# Honey, my pdf is greater than 1!

This is a confusing concept because of the density function for discrete distributions. These have a probability mass function, not a probability density function, and the interpretation is what we’re accustomed to. If we evalute the PMF at any point, $X = x$, that value corresponds to the probability of us observing $X = x$. So if we toss a coin, then $p(X = \text{Head})$ is the probability of observing a head.

When we try to extend this logic to probability density functions, weird things happen. Because PDF’s describe continuous distributions, the probability that we observe the exact value $X = x$ is 0 (as you have probably heard 100 times). So evaluating the PDF at a particular point doesn’t correspond to a probability. Then what does it correspond to? And how do we interpret it?

It helps to take a step back. The PDF, $f(x)$, is the derivative of the cumulative distribution function, $F(x)$. So at any given point, $X = x$ in the support, in order to get the value of the PDF, we can differentate the CDF and evaluate it at $X = x$. If you let this marinate for a bit, things should start to clear up and it becomes less natural to interpret the value as a probability.

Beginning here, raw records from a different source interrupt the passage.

$ cat src/rtl/serial_add_sequencer_pkg.sv
// Shared types and defaults for the serial adder sequencer.
package add_seq_pkg;

  localparam int unsigned WIDTH_DEF   = 8;
  localparam int unsigned LATENCY_DEF = 9;
  localparam int unsigned FIFO_DEPTH  = 2;

  typedef enum logic [1:0] {
    IDLE  = 2'd0,
    START = 2'd1,
    WAIT  = 2'd2,
    DONE  = 2'd3
  } state_t;

  // Latency counter width; a single bit minimum keeps degenerate latencies legal.
  function automatic int unsigned cnt_width(input int unsigned lat);
    return (lat > 1) ? $clog2(lat) : 1;
  endfunction

endpackage

$ cat src/rtl/serial_add_sequencer_if.sv
// Operand, adder and result signals of the sequencer bundled as one port.
interface serial_add_sequencer_if #(
  parameter int unsigned WIDTH = 8
) ();

  logic             in_valid;
  logic             in_ready;
  logic [WIDTH-1:0] in_a;
  logic [WIDTH-1:0] in_b;
  logic [WIDTH-1:0] adder_a;
  logic [WIDTH-1:0] adder_b;
  logic             adder_start;
  logic [WIDTH:0]   adder_sum;
  logic             res_valid;
  logic             res_ready;
  logic [WIDTH:0]   res_sum;
  logic             busy;

  // Sequencer side.
  modport slave (
    input  in_valid, in_a, in_b, adder_sum, res_ready,
    output in_ready, adder_a, adder_b, adder_start, res_valid, res_sum, busy
  );

  // Environment side: operand source, adder and result sink.
  modport master (
    output in_valid, in_a, in_b, adder_sum, res_ready,
    input  in_ready, adder_a, adder_b, adder_start, res_valid, res_sum, busy
  );

endinterface

$ cat src/rtl/serial_add_sequencer_op_fifo.sv
// Two-entry operand-pair FIFO with 1-bit wrapping pointers and a 2-bit count.
module op_fifo
  import add_seq_pkg::*;
#(
  parameter int unsigned DW = 16
) (
  input  logic          clk,
  input  logic          resetn,
  input  logic          push,
  input  logic          pop,
  input  logic [DW-1:0] din,
  output logic [DW-1:0] dout,
  output logic          full,
  output logic          empty
);

  logic [DW-1:0] mem [FIFO_DEPTH];
  logic          wr_ptr;
  logic          rd_ptr;
  logic [1:0]    count;
  logic          push_ok;
  logic          pop_ok;

  assign full    = (count == 2'(FIFO_DEPTH));
  assign empty   = (count == 2'd0);
  assign dout    = mem[rd_ptr];
  assign push_ok = push && !full;
  assign pop_ok  = pop && !empty;

  // Storage, pointers and occupancy; simultaneous push/pop leaves the count unchanged.
  always_ff @(posedge clk or negedge resetn) begin
    if (!resetn) begin
      for (int i = 0; i < FIFO_DEPTH; i++) mem[i] <= '0;
      wr_ptr <= 1'b0;
      rd_ptr <= 1'b0;
      count  <= 2'd0;
    end else begin
      if (push_ok) begin
        mem[wr_ptr] <= din;
        wr_ptr      <= ~wr_ptr;
      end
      if (pop_ok) rd_ptr <= ~rd_ptr;
      case ({push_ok, pop_ok})
        2'b10:   count <= count + 2'd1;
        2'b01:   count <= count - 2'd1;
        default: count <= count;
      endcase
    end
  end

endmodule

$ cat src/rtl/serial_add_sequencer.sv
// Flow-controlled front end for the free-running serial adder: queues operand
// pairs, starts one add at a time, waits out the latency and holds the sum
// until downstream accepts it.
module serial_add_sequencer
  import add_seq_pkg::*;
#(
  parameter int unsigned WIDTH   = WIDTH_DEF,
  parameter int unsigned LATENCY = LATENCY_DEF
) (
  input logic                   clk,
  input logic                   resetn,
  serial_add_sequencer_if.slave bus
);

  localparam int unsigned CNT_W = cnt_width(LATENCY);
  localparam int unsigned DW    = 2 * WIDTH;

  state_t           state;
  state_t           state_nxt;
  logic [CNT_W-1:0] cnt;
  logic             fifo_push;
  logic             fifo_full;
  logic             fifo_empty;
  logic [DW-1:0]    fifo_dout;
  logic             load_op;
  logic             cap_res;
  logic             clr_res;

  // in_ready depends only on FIFO occupancy, never on the result side.
  assign fifo_push    = bus.in_valid && !fifo_full;
  assign bus.in_ready = !fifo_full;
  assign bus.busy     = (state != IDLE) || !fifo_empty;

  op_fifo #(.DW(DW)) u_op_fifo (
    .clk    (clk),
    .resetn (resetn),
    .push   (fifo_push),
    .pop    (load_op),
    .din    ({bus.in_a, bus.in_b}),
    .dout   (fifo_dout),
    .full   (fifo_full),
    .empty  (fifo_empty)
  );

  // State register.
  always_ff @(posedge clk or negedge resetn) begin
    if (!resetn) state <= IDLE;
    else         state <= state_nxt;
  end

  // Next-state: DONE chains straight into START when work is queued.
  always_comb begin
    state_nxt = state;
    case (state)
      IDLE:    if (!fifo_empty) state_nxt = START;
      START:   state_nxt = WAIT;
      WAIT:    if (cnt == '0) state_nxt = DONE;
      DONE:    if (bus.res_ready) state_nxt = fifo_empty ? IDLE : START;
      default: state_nxt = IDLE;
    endcase
  end

  // Control strobes: pop/load operands, capture sum, release result.
  always_comb begin
    load_op = 1'b0;
    cap_res = 1'b0;
    clr_res = 1'b0;
    case (state)
      IDLE: load_op = !fifo_empty;
      WAIT: cap_res = (cnt == '0);
      DONE: begin
        clr_res = bus.res_ready;
        load_op = bus.res_ready && !fifo_empty;
      end
      default: ;
    endcase
  end

  // Operand registers, start pulse and latency counter; counting begins with START.
  always_ff @(posedge clk or negedge resetn) begin
    if (!resetn) begin
      bus.adder_a     <= '0;
      bus.adder_b     <= '0;
      bus.adder_start <= 1'b0;
      cnt             <= '0;
    end else begin
      bus.adder_start <= load_op;
      if (load_op) begin
        bus.adder_a <= fifo_dout[DW-1:WIDTH];
        bus.adder_b <= fifo_dout[WIDTH-1:0];
        cnt         <= CNT_W'(LATENCY - 1);
      end else if (cnt != '0) begin
        cnt <= cnt - CNT_W'(1);
      end
    end
  end

  // Result register, held until the downstream handshake.
  always_ff @(posedge clk or negedge resetn) begin
    if (!resetn) begin
      bus.res_valid <= 1'b0;
      bus.res_sum   <= '0;
    end else if (cap_res) begin
      bus.res_valid <= 1'b1;
      bus.res_sum   <= bus.adder_sum;
    end else if (clr_res) begin
      bus.res_valid <= 1'b0;
    end
  end

endmodule
$ cat src/flat_wrapper.sv
// flat-port wrapper written by rule: the top's interface ports become plain ports
module serial_add_sequencer_flat import add_seq_pkg::*;
#(
  parameter int unsigned WIDTH   = WIDTH_DEF,
  parameter int unsigned LATENCY = LATENCY_DEF
)
  (clk, resetn, bus_in_valid, bus_in_a, bus_in_b, bus_adder_sum, bus_res_ready, bus_in_ready, bus_adder_a, bus_adder_b, bus_adder_start, bus_res_valid, bus_res_sum, bus_busy);
  serial_add_sequencer_if #(.WIDTH(WIDTH)) bus_i ();
  input logic clk;
  input logic resetn;
  input wire logic [$bits(bus_i.in_valid)-1:0] bus_in_valid;
  input wire logic [$bits(bus_i.in_a)-1:0] bus_in_a;
  input wire logic [$bits(bus_i.in_b)-1:0] bus_in_b;
  input wire logic [$bits(bus_i.adder_sum)-1:0] bus_adder_sum;
  input wire logic [$bits(bus_i.res_ready)-1:0] bus_res_ready;
  output wire logic [$bits(bus_i.in_ready)-1:0] bus_in_ready;
  output wire logic [$bits(bus_i.adder_a)-1:0] bus_adder_a;
  output wire logic [$bits(bus_i.adder_b)-1:0] bus_adder_b;
  output wire logic [$bits(bus_i.adder_start)-1:0] bus_adder_start;
  output wire logic [$bits(bus_i.res_valid)-1:0] bus_res_valid;
  output wire logic [$bits(bus_i.res_sum)-1:0] bus_res_sum;
  output wire logic [$bits(bus_i.busy)-1:0] bus_busy;
  assign bus_i.in_valid = bus_in_valid;
  assign bus_i.in_a = bus_in_a;
  assign bus_i.in_b = bus_in_b;
  assign bus_i.adder_sum = bus_adder_sum;
  assign bus_i.res_ready = bus_res_ready;
  assign bus_in_ready = bus_i.in_ready;
  assign bus_adder_a = bus_i.adder_a;
  assign bus_adder_b = bus_i.adder_b;
  assign bus_adder_start = bus_i.adder_start;
  assign bus_res_valid = bus_i.res_valid;
  assign bus_res_sum = bus_i.res_sum;
  assign bus_busy = bus_i.busy;
  serial_add_sequencer #(.WIDTH(WIDTH), .LATENCY(LATENCY)) u_core (.clk(clk), .resetn(resetn), .bus(bus_i));
endmodule
==> config.mk <==
export PLATFORM = sky130hd
export DESIGN_NAME = itch_msg_parser
export DESIGN_NICKNAME = d
export VERILOG_FILES = /design/src/rtl/itch_msg_parser.sv
export SDC_FILE = /design/constraint.sdc
export NUM_CORES = 1
export LEC_CHECK = 0
export CAP_MARGIN = 10
export CORE_MARGIN = 2
export CORE_UTILIZATION = 38
export CTS_CLUSTER_SIZE = 24
export DETAILED_ROUTE_END_ITERATION = 8
export DONT_BUFFER_PORTS = 1
export PLACE_DENSITY = 0.58
export REMOVE_ABC_BUFFERS = 1
export SETUP_SLACK_MARGIN = 0.4
export SLEW_MARGIN = 5
export SYNTH_ARGS = -nofsm -noshare
export SYNTH_HDL_FRONTEND = slang
export SYNTH_SLANG_ARGS = --single-unit
export TNS_END_PERCENT = 20
==> constraint.sdc <==
create_clock -name clk -period 13.2 [get_ports clk]
set_clock_uncertainty 0.05 [all_clocks]
set_input_delay 1.98 -clock clk [delete_from_list [all_inputs] [get_ports clk]]
set_output_delay 1.98 -clock clk [all_outputs]
set_load 0.005 [all_outputs]
==> src/rtl/itch_msg_parser.sv <==
// ITCH byte-stream parser: frames 18-byte big-endian messages, validates them and writes parsed_msg_t to the FIFO.
// Optional PARSER_CHECKSUM_EN adds a 19th XOR checksum byte covering bytes 0-17.
package parser_defs;
   typedef enum logic [1:0] {
      MSG_ADD    = 2'd0,
      MSG_UPDATE = 2'd1,
      MSG_DELETE = 2'd2
   } msg_type_t;

   typedef enum logic {
      ORDER_SIDE_BID = 1'b0,
      ORDER_SIDE_ASK = 1'b1
   } order_side_t;

   typedef struct packed {
      msg_type_t   msg_type;
      order_side_t side;
      logic [15:0] stock_id;
      logic [31:0] order_id;
      logic [31:0] price;
      logic [31:0] quantity;
   } parsed_msg_t;
endpackage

So it’s not a probability, what is it? Well, we could interpret it similar to how we interpret gradients. A specific point in a function doesn’t have a gradient. However, we can take a really small slice of the function and find the gradient there, then make claims about the gradient in that region. So, now we know that higher values of this derivative correspond to regions that are more likely, and vice versa for smaller values of the derviative.